Can Someone Explain The Rationale For Capping Cable Growth?
from the capping-cable dept
FCC Chairman Kevin Martin is looking to reinstate a national cap on cable ownership, which would bar any one firm from serving more than 30 percent of the U.S. subscriber base. (A similar rule was thrown out by the courts back in 2001.)The rationale for a national cap has always been a bit opaque to me. Because cable is geographically constrained, from a consumer perspective, all that matters is the market power my provider can exercise locally. If I've got three regional cable providers to choose from, it makes no difference whether two of them each hold a 40 percent national share. If I've got only one serving my area, the fact that it only controls 3 percent of the national market is similarly irrelevant. And if I'm in the latter boat, declaring that the largest firms with the most resources are forbidden to expand their operations into my neighborhood scarcely seems calculated to increase my access to alternatives. The FCC cites regional consolidation as a motive for the cap, but if cable providers are gunning for such regional monopolies, then won't they divest first in the regions where they do face competition, and hold on to the areas where they're the lone option?

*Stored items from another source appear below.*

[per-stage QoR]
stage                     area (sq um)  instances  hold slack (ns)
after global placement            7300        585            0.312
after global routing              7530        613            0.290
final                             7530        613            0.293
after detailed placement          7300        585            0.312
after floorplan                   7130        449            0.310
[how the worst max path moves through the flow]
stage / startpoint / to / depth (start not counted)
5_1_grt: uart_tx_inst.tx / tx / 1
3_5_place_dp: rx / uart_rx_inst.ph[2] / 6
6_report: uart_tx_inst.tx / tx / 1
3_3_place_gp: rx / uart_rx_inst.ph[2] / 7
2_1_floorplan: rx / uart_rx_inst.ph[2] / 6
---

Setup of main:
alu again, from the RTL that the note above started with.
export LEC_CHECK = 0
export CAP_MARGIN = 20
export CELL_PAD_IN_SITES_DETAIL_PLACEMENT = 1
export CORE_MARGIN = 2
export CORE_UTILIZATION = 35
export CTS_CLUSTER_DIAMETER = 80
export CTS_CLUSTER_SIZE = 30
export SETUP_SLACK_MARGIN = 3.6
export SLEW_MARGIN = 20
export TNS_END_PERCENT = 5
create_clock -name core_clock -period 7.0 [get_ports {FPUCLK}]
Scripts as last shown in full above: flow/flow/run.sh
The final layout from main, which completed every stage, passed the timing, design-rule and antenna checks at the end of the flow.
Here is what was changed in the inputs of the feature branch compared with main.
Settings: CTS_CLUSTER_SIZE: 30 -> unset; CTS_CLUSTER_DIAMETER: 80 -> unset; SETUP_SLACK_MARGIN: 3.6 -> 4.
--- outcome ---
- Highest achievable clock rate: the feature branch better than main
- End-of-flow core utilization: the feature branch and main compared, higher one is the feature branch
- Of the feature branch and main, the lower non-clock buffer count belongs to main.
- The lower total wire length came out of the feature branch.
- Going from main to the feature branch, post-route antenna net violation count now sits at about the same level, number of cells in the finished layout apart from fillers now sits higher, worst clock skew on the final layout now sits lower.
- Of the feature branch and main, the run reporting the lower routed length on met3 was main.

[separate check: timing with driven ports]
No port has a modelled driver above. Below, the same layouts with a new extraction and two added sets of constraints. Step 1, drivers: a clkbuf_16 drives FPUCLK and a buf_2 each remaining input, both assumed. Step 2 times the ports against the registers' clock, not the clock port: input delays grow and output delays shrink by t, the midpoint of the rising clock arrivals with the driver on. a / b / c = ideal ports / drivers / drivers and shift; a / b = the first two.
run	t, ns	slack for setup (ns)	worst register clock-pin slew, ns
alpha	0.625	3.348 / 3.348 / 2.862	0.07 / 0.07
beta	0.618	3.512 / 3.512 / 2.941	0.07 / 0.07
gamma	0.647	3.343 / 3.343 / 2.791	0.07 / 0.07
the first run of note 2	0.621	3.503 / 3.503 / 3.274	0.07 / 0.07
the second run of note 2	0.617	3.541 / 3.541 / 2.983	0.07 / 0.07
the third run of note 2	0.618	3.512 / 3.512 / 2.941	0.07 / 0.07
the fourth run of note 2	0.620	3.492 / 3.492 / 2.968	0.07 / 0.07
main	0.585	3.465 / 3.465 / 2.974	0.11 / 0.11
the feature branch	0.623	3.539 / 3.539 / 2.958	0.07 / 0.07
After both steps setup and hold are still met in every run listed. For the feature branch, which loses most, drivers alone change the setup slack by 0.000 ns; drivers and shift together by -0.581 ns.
Source: an optimization exercise on an open RTL-to-GDS flow (aim: small area). Production flows keep margins and buffers that such runs may drop.
Power and IR drop assume default switching activity.

Setup of run A:
Design top_module, start of the top module:
module top_module(
    input  wire        clkr,
    input  wire        rst,
    input  wire        rxr,
    input  wire [4:0]  btnr,
    output wire        spr,
    output wire [7:0]  hr,
    output wire [7:0]  mr,
    output wire [4:0]  date,
    output wire [4:0]  month,
    output wire [7:0]  year,
    output wire [6:0]  seg,
    output wire [3:0]  an,
    output wire        dp
);
Size: ~110 flip-flops, roughly 55 I/O pins, roughly 5400 sq um of cells after synthesis.
clock: 10.0 ns
lec_check: 0
cap_margin: 20
core_margin: 2
core_utilization: 40
slew_margin: 20
standard.sh (not shown) runs the stock make flow with config.mk's settings and CLKGATE_MAP_FILE= SYNTH_SCRIPT=/design/flow/synth_recipe.tcl, a recipe that flattens the netlist after the stock synthesis.
==> flow/flow/run.sh <==
#!/bin/bash
# Standard ORFS layout (standard.sh, unchanged synthesis) with smaller port buffers
# and a clock tree without dummy loads. Each tool's output goes to its own log file here.
set -euo pipefail
export BUFFER_PORTS_ARGS="-buffer_cell sky130_fd_sc_hd__buf_1"
export RECOVER_POWER=100
export CTS_ARGS="-sink_clustering_enable -repair_clock_nets -dont_use_dummy_load"
bash standard.sh > standard_make.log 2>&1
Run A: all stages done; final checks FAILED (max-capacitance violations, max-slew violations).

It also seems a little perverse to introduce such limits just as consumers are finally starting to experience more robust choice in premium video. According to The Wall Street Journal, satellite now holds 30 percent of the pay-TV market. And despite some rocky first steps, phone companies are ramping up to aggressively expand IPTV over the next few years. Racing in to rescue viewers from monopoly now is, if not technically "ironic," then at least close enough to meet the Alanis Morissette definition.